This is an optimization exercise on Yosys and OpenROAD, whose aim is small area and a short achievable clock period, not a production implementation.
At most, simulation tests tie the RTL to the original design; equivalence was not proved.

==> run a <==
==> flow/design.v <==
module arm_core #(parameter N = 64)
                (input  logic clk, reset,
                 output logic [N-1:0] IM_addr,
                 input  logic [31:0] IM_readData,
                 output logic [N-1:0] DM_addr, DM_writeData,
                 output logic DM_writeEnable, DM_readEnable,
                 input  logic [N-1:0] DM_readData);
    logic [63:2] pc_f;
    assign IM_addr = {pc_f, 2'b00};
    logic [10:0] op;
    assign op = IM_readData[31:21];
    logic f_rar, f_rlog, f_ld, f_st, f_cbz, f_bc, f_i;
    assign f_rar  = op[10] & (op[7:0] == 8'b01011000);             
    assign f_rlog = op[10] & ~op[9] & (op[7:0] == 8'b01010000);    
    assign f_ld   = (op == 11'b11111000010);
    assign f_st   = (op == 11'b11111000000);
    assign f_cbz  = (op[10:3] == 8'b10110100);
    assign f_bc   = (op[10:3] == 8'b01010100);
    assign f_i    = op[10] & (op[7:1] == 7'b1000100);              
    logic [11:0] f_ctl;
    assign f_ctl = {f_rar | f_rlog | f_ld | f_i,       
                    f_ld,                             
                    f_st,                             
                    (f_rar | f_i) & op[9],            
                    (f_rar | f_i) & op[8],            
                    f_rlog & ~op[8],                  
                    f_rlog & op[8],                   
                    f_cbz,                            
                    f_bc,                             
                    f_ld | f_st,                      
                    f_i,                              
                    f_cbz | f_bc};                    
    logic [4:0] f_ra1, f_ra2;
    assign f_ra1 = IM_readData[9:5];
    assign f_ra2 = (f_st | f_cbz) ? IM_readData[4:0] : IM_readData[20:16];
    logic        m_regw;
    logic [4:0]  m_rdn;
    logic        f_wen, f_br, f_byp1, f_byp2;
    logic [30:0] f_s1, f_s2;
    assign f_wen  = m_regw & (m_rdn != 5'd31);
    assign f_br   = f_cbz | f_bc;                   
    assign f_byp1 = ~f_br & f_wen & (m_rdn == f_ra1);
    assign f_byp2 = f_wen & (m_rdn == f_ra2);
    always_comb
        for (int j = 0; j < 31; j++) begin
            f_s1[j] = ~f_br & ~f_byp1 & (f_ra1 == 5'(j));
            f_s2[j] = ~f_byp2 & (f_ra2 == 5'(j));
        end
    logic [11:0] d_ctl;
    logic [63:2] pc_d;
    logic [23:0] ir_d;
    logic [30:0] d_s1, d_s2;
    logic        d_byp1, d_byp2;
    always_ff @(posedge clk, posedge reset)
        if (reset) d_ctl <= '0;
        else       d_ctl <= f_ctl;
    always_ff @(posedge clk) begin
        pc_d   <= pc_f;
        ir_d   <= IM_readData[23:0];
        d_s1   <= f_s1;
        d_s2   <= f_s2;
        d_byp1 <= f_byp1;
        d_byp2 <= f_byp2;
    end
    logic [30:0] w_sel;          
    logic [63:0] w_wd;
    logic [64*31-1:0] rf;
    always_ff @(posedge clk)
        for (int j = 0; j < 31; j++)
            if (w_sel[j]) rf[64*j +: 64] <= w_wd;
    logic [63:0] rd1, rd2;
    always_comb begin
        rd1 = ({64{d_byp1}} & w_wd) | ({64{d_ctl[0]}} & {pc_d, 2'b00});
        rd2 = {64{d_byp2}} & w_wd;
        for (int j = 0; j < 31; j++) begin
            rd1 = rd1 | ({64{d_s1[j]}} & rf[64*j +: 64]);
            rd2 = rd2 | ({64{d_s2[j]}} & rf[64*j +: 64]);
        end
    end
    logic [20:0] d_imm;
    logic        d_imms;
    always_comb begin
        d_imm  = '0;
        d_imms = 1'b0;
        if (d_ctl[2]) begin           
            d_imm  = {{12{ir_d[20]}}, ir_d[20:12]};
            d_imms = ir_d[20];
        end else if (d_ctl[1]) begin  
            d_imm  = {9'b0, ir_d[21:10]};
        end else begin                
            d_imm  = {ir_d[23:5], 2'b00};
            d_imms = ir_d[23];
        end
    end
    logic [63:0] d_b, d_bx;
    assign d_b  = (|d_ctl[2:0]) ? {{43{d_imms}}, d_imm} : rd2;
    assign d_bx = d_ctl[8] ? ~d_b : d_b;
    logic [9:0]  e_ctl;    
    logic [63:0] e_a, e_bx, e_rd2;
    logic [4:0]  e_rd;
    always_ff @(posedge clk, posedge reset)
        if (reset) e_ctl <= '0;
        else       e_ctl <= {d_ctl[11:3], |d_ctl[2:0]};
    always_ff @(posedge clk) begin
        e_a    <= rd1;
        e_bx   <= d_bx;
        e_rd2  <= rd2;
        e_rd   <= ir_d[4:0];
    end
    logic e_sub, e_setf, e_and, e_orr, e_cbz, e_bc;
    assign e_sub    = e_ctl[6];
    assign e_setf   = e_ctl[5];
    assign e_and    = e_ctl[4];
    assign e_orr    = e_ctl[3];
    assign e_cbz    = e_ctl[2];
    assign e_bc     = e_ctl[1];
    logic        arith;
    logic [63:0] g, p, t, c;
    assign arith = ~(e_and | e_orr);
    assign g = e_a & e_bx & {64{arith}};
    assign p = e_a ^ e_bx;
    assign t = e_and ? (e_a & e_bx) : e_orr ? (e_a | e_bx) : p;
    logic [63:0] gg [0:6];
    logic [63:0] pp [0:6];
    always_comb begin
        gg[0] = g;
        pp[0] = p;
        gg[0][0] = g[0] | (p[0] & e_sub);
        for (int l = 0; l < 6; l++)
            for (int i = 0; i < 64; i++)
                if (i >= (1 << l)) begin
                    gg[l+1][i] = gg[l][i] | (pp[l][i] & gg[l][i - (1 << l)]);
                    pp[l+1][i] = pp[l][i] & pp[l][i - (1 << l)];
                end else begin
                    gg[l+1][i] = gg[l][i];
                    pp[l+1][i] = pp[l][i];
                end
    end
    assign c = {gg[6][62:0], e_sub};       
    logic [63:0] res;
    assign res = t ^ c;
    logic fz, fn, fc, fv;
    logic nz, nn, nc, nv;
    assign nz = ~|(p ^ {e_a[62:0] | e_bx[62:0], e_sub});
    assign nn = res[63];
    assign nc = gg[6][63] & ~(e_sub & (&e_bx));      
    assign nv = (e_a[63] == e_bx[63]) & (res[63] != e_a[63]);
    always_ff @(posedge clk, posedge reset)
        if (reset)       {fz, fn, fc, fv} <= '0;
        else if (e_setf) {fz, fn, fc, fv} <= {nz, nn, nc, nv};
    logic bcond;
    always_comb
        case (e_rd)
            5'd0:  bcond = fz;
            5'd1:  bcond = ~fz;
            5'd2:  bcond = fc;
            5'd3:  bcond = ~fc;
            5'd4:  bcond = fn;
            5'd5:  bcond = ~fn;
            5'd6:  bcond = fv;
            5'd7:  bcond = ~fv;
            5'd8:  bcond = ~fz & fc;
            5'd9:  bcond = ~(~fz & fc);
            5'd10: bcond = (fn == fv);
            5'd11: bcond = (fn != fv);
            5'd12: bcond = ~fz & (fn == fv);
            5'd13: bcond = ~(~fz & (fn == fv));
            default: bcond = 1'b0;
        endcase
    logic taken_e;
    assign taken_e = (e_cbz & (e_rd2 == 64'd0)) | (e_bc & bcond);
    logic        m_rd, m_wr, m_taken;
    logic [63:0] m_res, m_wd;
    always_ff @(posedge clk, posedge reset)
        if (reset) {m_regw, m_rd, m_wr, m_taken} <= '0;
        else       {m_regw, m_rd, m_wr, m_taken} <= {e_ctl[9:7], taken_e};
    always_ff @(posedge clk) begin
        m_res <= res;
        m_wd  <= e_rd2;
        m_rdn <= e_rd;
    end
    assign DM_addr        = m_res;
    assign DM_writeData   = m_wd;
    assign DM_writeEnable = m_wr;
    assign DM_readEnable  = m_rd;
    always_ff @(posedge clk, posedge reset)
        if (reset) pc_f <= '0;
        else       pc_f <= m_taken ? m_res[63:2] : pc_f + 62'd1;
    always_ff @(posedge clk, posedge reset)
        if (reset) w_sel <= '0;
        else
            for (int j = 0; j < 31; j++)
                w_sel[j] <= m_regw & (m_rdn == 5'(j));
    always_ff @(posedge clk)
        w_wd <= m_rd ? DM_readData : m_res;
endmodule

TASK
Going through the data above, return each line with the word "input".

ANSWER TO THE PROBLEM
                (input  logic clk, reset,
                 input  logic [31:0] IM_readData,
                 input  logic [N-1:0] DM_readData);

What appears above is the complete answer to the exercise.